So our first big step now will be to take a pen and paper and write everything you really desire out of life. Dream Big, what would you do, have and be if time, money and health were no object? What would you do right now if your annual income became your monthly income? I can hear you asking.... “Is that really needed...?” “Why...?” It is very simple... If you don’t know where you are going, how do you know when you have arrived? How do you strive for something if you don’t know for what...?

That’s why you will take a 3x5 card and put it in your pocket or purse or any other place that will be easy to reach. For a whole week, every time you think of something that you would like to have or do, write it down on the card. Let me give you some ideas of things you might want: a new home.... a second home.... a new and better car.... amount of money you want to earn monthly or yearly.... where to go for your dream holiday.... how much you want to save.... what you want to do... etc, etc. Once you do this, you will have taken a big step toward your Financial Wealth!

Prioritise everything in order you feel what is most important for you. Choose the one most important goal you want that scares you thinking about achieving it. Write out in present tense EXACTLY how it looks, sounds and feels having achieved it. Always start with “I am so grateful that I now...”

Visualize (pretend) morning and night with emotion having already reached your goal. Take action on your new idea. If you understand how the mind works you will understand that this is the most powerful process you can undertake.

Have TOTAL Faith in God (or whatever you call the Great Creative Power)!!! Be thankful for everything you have!!! No matter what!!! And don’t forget to thank him for the wealth and abundance that is coming your way!!!

Step 2: Learn about the different strategies to make money. There are proven ways that you get your FINANCIAL GOAL.

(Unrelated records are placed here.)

## src/rtl/arb_requester.sv

```systemverilog
// Agent-side requester for the 4-way priority arbiter: queues burst jobs, handles the
// req/gnt handshake, issues counted beats, and flags grant timeout or grant loss.
module arb_requester #(
  parameter int FIFO_DEPTH = 4,
  parameter int LEN_W      = 4,
  parameter int TIMEOUT    = 16,
  parameter int TO_W       = 8
) (
  input  logic             clock,
  input  logic             reset,
  input  logic             job_valid,
  input  logic [LEN_W-1:0] job_len,
  output logic             job_ready,
  output logic             req,
  input  logic             gnt,
  output logic             bus_valid,
  output logic [LEN_W-1:0] beat_idx,
  output logic             job_done,
  output logic             timeout_err,
  output logic             abort_err,
  output logic             busy
);
  localparam int AW = $clog2(FIFO_DEPTH);
  localparam logic [AW:0]   DEPTH_C = (AW+1)'(FIFO_DEPTH);
  localparam logic [TO_W:0] TMO_C   = (TO_W+1)'(TIMEOUT);

  typedef enum logic [1:0] {IDLE, REQ, XFER, REL} state_t;
  state_t state, state_nxt;

  logic [LEN_W-1:0] mem [FIFO_DEPTH];
  logic [AW-1:0]    wr_ptr, rd_ptr;
  logic [AW:0]      count;
  logic             full, empty, push, pop;

  logic [LEN_W-1:0] len_q, beat_q;
  logic [TO_W-1:0]  to_q;
  logic [TO_W:0]    to_inc;
  logic             to_hit;
  logic             done_nxt, tmo_nxt, abt_nxt;

  assign full      = (count == DEPTH_C);
  assign empty     = (count == '0);
  assign push      = job_valid && !full;
  assign pop       = (state == IDLE) && !empty;
  assign job_ready = !full;
  assign busy      = (state != IDLE) || !empty;
  assign beat_idx  = beat_q;

  // the timeout fires on the cycle whose gnt=0 sample would bring the count to TIMEOUT
  assign to_inc = {1'b0, to_q} + 1'b1;
  assign to_hit = (TIMEOUT != 0) && (to_inc >= TMO_C);

  always_ff @(posedge clock) begin
    if (push) mem[wr_ptr] <= job_len;
  end

  always_ff @(posedge clock) begin
    if (reset) begin
      wr_ptr <= '0;
      rd_ptr <= '0;
      count  <= '0;
    end else begin
      if (push) wr_ptr <= wr_ptr + 1'b1;
      if (pop)  rd_ptr <= rd_ptr + 1'b1;
      unique case ({push, pop})
        2'b10:   count <= count + 1'b1;
        2'b01:   count <= count - 1'b1;
        default: count <= count;
      endcase
    end
  end

  always_comb begin
    state_nxt = state;
    done_nxt  = 1'b0;
    tmo_nxt   = 1'b0;
    abt_nxt   = 1'b0;
    unique case (state)
      IDLE: if (!empty) state_nxt = REQ;
      REQ: begin
        if (gnt) state_nxt = XFER;
        else if (to_hit) begin
          state_nxt = REL;
          tmo_nxt   = 1'b1;
        end
      end
      XFER: begin
        if (!gnt) begin
          state_nxt = REL;
          abt_nxt   = 1'b1;
        end else if (beat_q == len_q) begin
          state_nxt = REL;
          done_nxt  = 1'b1;
        end
      end
      REL: if (!gnt) state_nxt = IDLE;
      default: state_nxt = IDLE;
    endcase
  end

  always_ff @(posedge clock) begin
    if (reset) begin
      state       <= IDLE;
      len_q       <= '0;
      beat_q      <= '0;
      to_q        <= '0;
      req         <= 1'b0;
      bus_valid   <= 1'b0;
      job_done    <= 1'b0;
      timeout_err <= 1'b0;
      abort_err   <= 1'b0;
    end else begin
      state       <= state_nxt;
      req         <= (state_nxt == REQ) || (state_nxt == XFER);
      bus_valid   <= (state_nxt == XFER);
      job_done    <= done_nxt;
      timeout_err <= tmo_nxt;
      abort_err   <= abt_nxt;
      if (pop) len_q <= mem[rd_ptr];
      // beat counter only advances while staying in XFER, so it stops at len_q
      if (state == XFER && state_nxt == XFER) beat_q <= beat_q + 1'b1;
      else                                    beat_q <= '0;
      if (state == IDLE)                              to_q <= '0;
      else if (state == REQ && !gnt && to_q != '1)    to_q <= to_q + 1'b1;
    end
  end
endmodule
```
[src/rtl/udc_bus_master.sv]
// Host-side initiator for the up/down counter register bus (ncs/nwr/nrd/A1:A0/data) plus start pulse.
// Optional macro UDC_BM_STATS_EN adds saturating completed-write/read counters (wr_cnt_o, rd_cnt_o).
module udc_bus_master #(
  parameter int DW     = 8,
  parameter int SETUP  = 1,
  parameter int STROBE = 2,
  parameter int HOLD   = 1
) (
  input  logic          clock_i,
  input  logic          reset_i,
  input  logic          req_valid_i,
  output logic          req_ready_o,
  input  logic          req_wr_i,
  input  logic [1:0]    req_addr_i,
  input  logic [DW-1:0] req_wdata_i,
  output logic          rsp_valid_o,
  output logic [DW-1:0] rsp_rdata_o,
  input  logic          start_req_i,
  output logic          ncs_o,
  output logic          nwr_o,
  output logic          nrd_o,
  output logic          a0_o,
  output logic          a1_o,
  output logic [DW-1:0] d_o,
  output logic          d_oe_o,
  input  logic [DW-1:0] d_i,
  output logic          busy_o,
`ifdef UDC_BM_STATS_EN
  output logic [15:0]   wr_cnt_o,
  output logic [15:0]   rd_cnt_o,
`endif
  output logic          start_o
);

  // state     | meaning
  // ST_IDLE   | bus released, ncs high; accepts requests or fires a pending start
  // ST_SETUP  | ncs low, address (and write data) driven ahead of the strobe
  // ST_STROBE | nwr or nrd low; read data captured on the last cycle's edge
  // ST_HOLD   | strobe released, ncs/address/data still held
  localparam logic [1:0] ST_IDLE   = 2'd0;
  localparam logic [1:0] ST_SETUP  = 2'd1;
  localparam logic [1:0] ST_STROBE = 2'd2;
  localparam logic [1:0] ST_HOLD   = 2'd3;

  localparam logic [7:0] SETUP_LD  = 8'(SETUP - 1);
  localparam logic [7:0] STROBE_LD = 8'(STROBE - 1);
  localparam logic [7:0] HOLD_LD   = 8'(HOLD - 1);

  logic [1:0]    state_q, state_d;
  logic [7:0]    cnt_q, cnt_d;
  logic          wr_q, wr_d;
  logic [1:0]    addr_q, addr_d;
  logic [DW-1:0] wdata_q, wdata_d;
  logic [DW-1:0] rdata_q, rdata_d;
  logic          rsp_valid_q, rsp_valid_d;
  logic          start_pend_q, start_pend_d;

  logic idle, last, start_fire, accept;

  assign idle       = (state_q == ST_IDLE);
  assign last       = (cnt_q == 8'd0);
  assign start_fire = idle & start_pend_q;
  assign accept     = req_valid_i & req_ready_o;

  always_comb begin
    state_d     = state_q;
    cnt_d       = cnt_q;
    wr_d        = wr_q;
    addr_d      = addr_q;
    wdata_d     = wdata_q;
    rdata_d     = rdata_q;
    rsp_valid_d = 1'b0;
    // a request arriving on the firing cycle re-arms the flag; earlier ones merge
    start_pend_d = start_req_i | (start_pend_q & ~start_fire);
    case (state_q)
      ST_IDLE: begin
        if (accept) begin
          wr_d    = req_wr_i;
          addr_d  = req_addr_i;
          wdata_d = req_wdata_i;
          rdata_d = '0;
          cnt_d   = SETUP_LD;
          state_d = ST_SETUP;
        end
      end
      ST_SETUP: begin
        if (last) begin
          cnt_d   = STROBE_LD;
          state_d = ST_STROBE;
        end else begin
          cnt_d = cnt_q - 8'd1;
        end
      end
      ST_STROBE: begin
        if (last) begin
          if (!wr_q) rdata_d = d_i;
          cnt_d   = HOLD_LD;
          state_d = ST_HOLD;
        end else begin
          cnt_d = cnt_q - 8'd1;
        end
      end
      ST_HOLD: begin
        if (last) begin
          rsp_valid_d = 1'b1;
          state_d     = ST_IDLE;
        end else begin
          cnt_d = cnt_q - 8'd1;
        end
      end
      default: state_d = ST_IDLE;
    endcase
  end

  always_ff @(posedge clock_i or negedge reset_i) begin
    if (!reset_i) begin
      state_q      <= ST_IDLE;
      cnt_q        <= 8'd0;
      wr_q         <= 1'b0;
      addr_q       <= 2'b00;
      wdata_q      <= '0;
      rdata_q      <= '0;
      rsp_valid_q  <= 1'b0;
      start_pend_q <= 1'b0;
    end else begin
      state_q      <= state_d;
      cnt_q        <= cnt_d;
      wr_q         <= wr_d;
      addr_q       <= addr_d;
      wdata_q      <= wdata_d;
      rdata_q      <= rdata_d;
      rsp_valid_q  <= rsp_valid_d;
      start_pend_q <= start_pend_d;
    end
  end

  // every bus pin decodes from registered state only
  assign req_ready_o = idle & ~start_pend_q;
  assign start_o     = start_fire;
  assign busy_o      = ~idle;
  assign ncs_o       = idle;
  assign nwr_o       = ~((state_q == ST_STROBE) & wr_q);
  assign nrd_o       = ~((state_q == ST_STROBE) & ~wr_q);
  assign a0_o        = addr_q[0];
  assign a1_o        = addr_q[1];
  assign d_o         = wdata_q;
  assign d_oe_o      = ~idle & wr_q;
  assign rsp_valid_o = rsp_valid_q;
  assign rsp_rdata_o = rsp_valid_q ? rdata_q : '0;

`ifdef UDC_BM_STATS_EN
  logic [15:0] wr_cnt_q, rd_cnt_q;

  always_ff @(posedge clock_i or negedge reset_i) begin
    if (!reset_i) begin
      wr_cnt_q <= 16'd0;
      rd_cnt_q <= 16'd0;
    end else if (rsp_valid_d) begin
      if (wr_q && wr_cnt_q != 16'hFFFF) wr_cnt_q <= wr_cnt_q + 16'd1;
      if (!wr_q && rd_cnt_q != 16'hFFFF) rd_cnt_q <= rd_cnt_q + 16'd1;
    end
  end

  assign wr_cnt_o = wr_cnt_q;
  assign rd_cnt_o = rd_cnt_q;
`endif

endmodule

[config.mk]
export PLATFORM = sky130hd
export DESIGN_NAME = udc_bus_master
export DESIGN_NICKNAME = d
export VERILOG_FILES = /design/src/rtl/udc_bus_master.sv
export SDC_FILE = /design/constraint.sdc
export NUM_CORES = 1
export LEC_CHECK = 0
export CORE_MARGIN = 2
export CORE_UTILIZATION = 45
export DETAILED_ROUTE_END_ITERATION = 10
export PLACE_DENSITY = 0.82
export SLEW_MARGIN = 10
export SYNTH_ARGS = -nofsm -noshare
export SYNTH_HDL_FRONTEND = slang
export SYNTH_SLANG_ARGS = --single-unit
[constraint.sdc]
create_clock -name clock_i -period 2.7 [get_ports clock_i]
set_input_delay 0.675 -clock clock_i [delete_from_list [all_inputs] [get_ports clock_i]]
set_output_delay 0.675 -clock clock_i [all_outputs]
set_load 0.05 [all_outputs]
==> results.cfg <==
[status]
status = completed

[synth]
syn_nets = 190
synth_cells = 161
ys_warn_count = 0
yosysSeqAreaShare_pct = 47.7
yosysUniqueCellTypes = 37
synth_area_um2 = 1630
avgSynthCellArea_um2 = 10.1
ys_ff_latch = 31

[setup_path]
crit_fanout = 9
cp-start-kind = register
crit_required_ns = 2.03
cp.arrival_ns = 1.81
endpoint_kind = output port
cpPeakStageDelay_ns = 0.80
criticalPathCategory = reg2out
path_cells = and2_1, clkdlybuf4s50_1
slowest_stage = clkdlybuf4s50_1

[power]
p_per_area_nw_per_um2 = 350
seq_power_share_pct = 61.0
clkPwrFrac_pct = 33.0
p_sw_share_pct = 22.4
switchingPower_w = 0.000173
p_int_w = 0.000602
p_total_w = 0.000775
irDropWorstVdd_uv = 234
leakage_nw = 0.945
combPwrFrac_pct = 6.0

[grt]
grt_pass1_wl_um = 6420
grt_max_degree = 32
grt_usage_pct = 20.4
grt_overflow = 0
antenna_found_initial = 0
grt_pass1_vias = 1392

[worst_hold_path]
min_path_type = reg2reg

[sta]
fin_crit_ns = 2.49
finalCritPeriodShare_pct = 92.1
max_slew_margin_pct = 60.0
skew_ns = 0.0101
fmax_mhz = 402
worstMarginPinSlew_ns = 0.596
finalSetupTns_ns = 0
setup_viol = 0
slew_viol_final = 0
rsz0062_at_grt = false
hold_viol_final = 0

[drt]
viasPerCell = 5.27
vias = 1382
drtIter0Drc = 61
ant_nets = 0
firstDrtPassIters = 4
wl_per_cell_um = 14.7
wl_um = 3840
drc_errors = 0

[job]
cap_violations = 0

[cts]
cts_tree = yes
root_buffer = clkbuf_4
clk_path_buf_depth = 2
path_clk_slew_ns = 0.10
cts_inserted_buffers = 5
cts_hold_buf = 0
ctsHtreeMaxLevel = 2
insertion_delay_ns = 0.34
cts.sinks = 31

[layout]
nFillCells = 277
num-nets-final = 244
area_delta_synth_final_pct = 36.3
n_antenna_cell = 0
final_cell_mix = 41 x clkdlybuf4s50_1, 31 x dfrtp_1, 24 x nand2_1
layout_commonest_cell = clkdlybuf4s50_1
layout-drive-gt1-share_pct = 14.8

[floorplanning]
chipWidth_um = 64.1
die_h_um = 64.1
row_count = 21
dieArea_um2 = 4110
initial_core_util_pct = 47.6
coreArea_um2 = 3420
ioPinCount = 49

[place]
dp_hpwl_um = 2890
finalWeightedCongestion = 0.856
numPortBuffers = 48
$ cat src/rtl/issue_sb_pkg.sv
// Shared types and defaults for the issue scoreboard.
package issue_sb_pkg;

  localparam int unsigned SB_CNT_BITS = 2;

  typedef enum logic [1:0] {SB_RUN, SB_DRAIN, SB_HALT} sb_state_t;

endpackage

$ cat src/rtl/sb_counter_bank.sv
// Per-register in-flight write counters for one register file.
// With SCOREBOARD_BYPASS_EN, a register whose last pending write retires this cycle reads as not busy.
module sb_counter_bank
  import issue_sb_pkg::*;
#(
  parameter int unsigned IDX_BITS = 4,
  parameter int unsigned CNT_BITS = SB_CNT_BITS,
  localparam int unsigned NREG = 2 ** IDX_BITS
) (
  input  logic                clk,
  input  logic                rst,
  input  logic                inc_en,
  input  logic [IDX_BITS-1:0] inc_idx,
  input  logic                dec_en,
  input  logic [IDX_BITS-1:0] dec_idx,
  output logic [NREG-1:0]     busy,
  output logic [NREG-1:0]     sat,
  output logic                all_zero,
  output logic                underflow
);

  localparam logic [CNT_BITS-1:0] CNT_MAX = '1;

  logic [CNT_BITS-1:0] cnt_q [NREG];
  logic [NREG-1:0]     inc_hit;
  logic [NREG-1:0]     dec_hit;

  // Retires against an empty counter are dropped and only reported.
  always_comb begin
    inc_hit  = '0;
    dec_hit  = '0;
    busy     = '0;
    sat      = '0;
    all_zero = 1'b1;
    for (int unsigned i = 0; i < NREG; i++) begin
      inc_hit[i] = inc_en && (inc_idx == IDX_BITS'(i));
      dec_hit[i] = dec_en && (dec_idx == IDX_BITS'(i)) && (cnt_q[i] != '0);
      busy[i]    = (cnt_q[i] != '0);
      sat[i]     = (cnt_q[i] == CNT_MAX);
`ifdef SCOREBOARD_BYPASS_EN
      if ((cnt_q[i] == CNT_BITS'(1)) && dec_hit[i]) begin
        busy[i] = 1'b0;
      end
`endif
      if (cnt_q[i] != '0) begin
        all_zero = 1'b0;
      end
    end
    underflow = dec_en && (cnt_q[dec_idx] == '0);
  end

  always_ff @(posedge clk or posedge rst) begin
    if (rst) begin
      for (int unsigned i = 0; i < NREG; i++) begin
        cnt_q[i] <= '0;
      end
    end else begin
      for (int unsigned i = 0; i < NREG; i++) begin
        if (inc_hit[i] && !dec_hit[i]) begin
          cnt_q[i] <= cnt_q[i] + CNT_BITS'(1);
        end else if (dec_hit[i] && !inc_hit[i]) begin
          cnt_q[i] <= cnt_q[i] - CNT_BITS'(1);
        end
      end
    end
  end

endmodule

1) The first one everybody thinks of is A JOB. 95% of all people use this strategy yet they accumulate only 3% of the wealth. The reality is that just a handful of individuals may claim that they got FINANCIAL INDEPENDENCE through a job. It really does not make sense to repeat the same mistakes other people have already encountered: facing retirement depending on their income from the social security system ONLY.

2) Invest your money... putting your money to work for you. All wealthy people own shares and most own property. Do you?... If not, why not? If you don’t want the results that the masses have then don’t do what they do. Do what the rich people do.

What if you don’t know what to do? Well, I didn’t know the stock market even existed 20 years ago; but once I knew I had to invest in it I found someone that was really successful in trading and investing in shares and I learned from them. I am now one of the most successful stock market investors in the world.

A word of warning: do not allow other people to invest your money for you! A recent survey shows that only 2 out of 124 financial planners surveyed were found to offer very good advice. Here’s what I learnt if you want to become rich: become self educated in investing and do it yourself!

3) Multiple sources of income; leverage your time and money through other people. Only 5% of the population uses this strategy effectively yet they make over 95% of the total income!!!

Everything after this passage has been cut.